Abstract

Assistive robots play an important role in improving the quality of life of patients at home. Among all the monitoring tasks, gait disorders are prevalent in elderly and people with neurological conditions and this increases the risk of fall. Therefore, the development of mobile systems for gait monitoring at home in normal living conditions is important. Here, we present a mobile system that is able to track humans and analyze their gait in canonical coordinates based on a single RGB-D camera. First, view-invariant three-dimensional (3-D) lower limb pose estimation is achieved by fusing information from depth images along with 2-D joints derived in RGB images.
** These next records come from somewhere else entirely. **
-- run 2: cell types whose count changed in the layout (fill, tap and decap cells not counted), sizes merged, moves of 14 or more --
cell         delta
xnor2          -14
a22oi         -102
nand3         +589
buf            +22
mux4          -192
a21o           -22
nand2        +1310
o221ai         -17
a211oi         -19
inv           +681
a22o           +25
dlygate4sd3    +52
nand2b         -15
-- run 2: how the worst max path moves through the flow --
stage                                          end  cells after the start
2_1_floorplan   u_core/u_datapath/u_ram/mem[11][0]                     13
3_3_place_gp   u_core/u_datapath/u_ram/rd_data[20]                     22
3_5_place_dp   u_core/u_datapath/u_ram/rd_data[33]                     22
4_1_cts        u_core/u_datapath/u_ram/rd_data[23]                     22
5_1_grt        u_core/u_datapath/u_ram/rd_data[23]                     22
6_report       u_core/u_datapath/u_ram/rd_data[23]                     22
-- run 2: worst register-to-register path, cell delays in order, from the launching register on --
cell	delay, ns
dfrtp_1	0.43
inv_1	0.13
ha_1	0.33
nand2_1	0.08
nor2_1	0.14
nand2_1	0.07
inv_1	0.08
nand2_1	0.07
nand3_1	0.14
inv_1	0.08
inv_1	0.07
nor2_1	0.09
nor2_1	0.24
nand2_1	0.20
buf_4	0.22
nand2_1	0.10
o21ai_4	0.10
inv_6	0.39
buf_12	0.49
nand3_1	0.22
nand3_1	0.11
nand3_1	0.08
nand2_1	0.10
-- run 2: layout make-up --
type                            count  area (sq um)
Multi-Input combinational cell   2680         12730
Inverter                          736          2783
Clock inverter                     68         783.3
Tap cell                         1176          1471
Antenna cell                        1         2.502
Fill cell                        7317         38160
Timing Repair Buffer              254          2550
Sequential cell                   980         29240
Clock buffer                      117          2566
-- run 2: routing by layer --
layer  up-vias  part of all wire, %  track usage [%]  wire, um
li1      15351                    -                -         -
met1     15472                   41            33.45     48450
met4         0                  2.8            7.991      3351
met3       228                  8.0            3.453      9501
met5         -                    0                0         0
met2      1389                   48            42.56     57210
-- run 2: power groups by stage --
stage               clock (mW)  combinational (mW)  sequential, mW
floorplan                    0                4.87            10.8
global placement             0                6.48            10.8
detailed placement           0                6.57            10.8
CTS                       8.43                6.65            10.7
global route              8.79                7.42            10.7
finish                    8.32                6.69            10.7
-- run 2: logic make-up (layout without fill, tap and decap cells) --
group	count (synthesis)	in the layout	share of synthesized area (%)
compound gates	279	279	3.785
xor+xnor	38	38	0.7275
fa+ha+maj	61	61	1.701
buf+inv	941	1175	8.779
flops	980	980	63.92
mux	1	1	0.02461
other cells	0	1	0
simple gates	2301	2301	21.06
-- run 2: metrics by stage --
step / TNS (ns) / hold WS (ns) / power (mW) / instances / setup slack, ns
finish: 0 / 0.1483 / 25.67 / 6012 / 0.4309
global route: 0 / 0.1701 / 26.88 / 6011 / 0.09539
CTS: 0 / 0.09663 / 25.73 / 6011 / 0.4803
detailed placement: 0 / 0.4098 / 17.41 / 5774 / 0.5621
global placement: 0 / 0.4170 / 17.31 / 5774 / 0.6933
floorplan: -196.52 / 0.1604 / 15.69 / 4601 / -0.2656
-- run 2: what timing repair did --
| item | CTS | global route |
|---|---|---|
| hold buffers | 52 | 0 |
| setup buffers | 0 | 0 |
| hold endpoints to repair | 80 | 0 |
Next, both the 6-D camera pose and the 3-D lower limb skeleton are real-time tracked in a canonical coordinate system based on simultaneously localization and mapping (SLAM). A mask-based strategy is exploited to improve the re-localization of the SLAM in dynamic environments. Abnormal gait is detected by using the support vector machine and the bidirectional long-short term memory network with respect to a set of extracted gait features. To evaluate the robustness of the system, we collected multi-cameras, ground truth data from 16 healthy volunteers performing 6 gait patterns that mimic common gait abnormalities. The experiment results demonstrate that our proposed system can achieve good lower limb pose estimation and superior recognition accuracy compared to previous abnormal gait detection methods.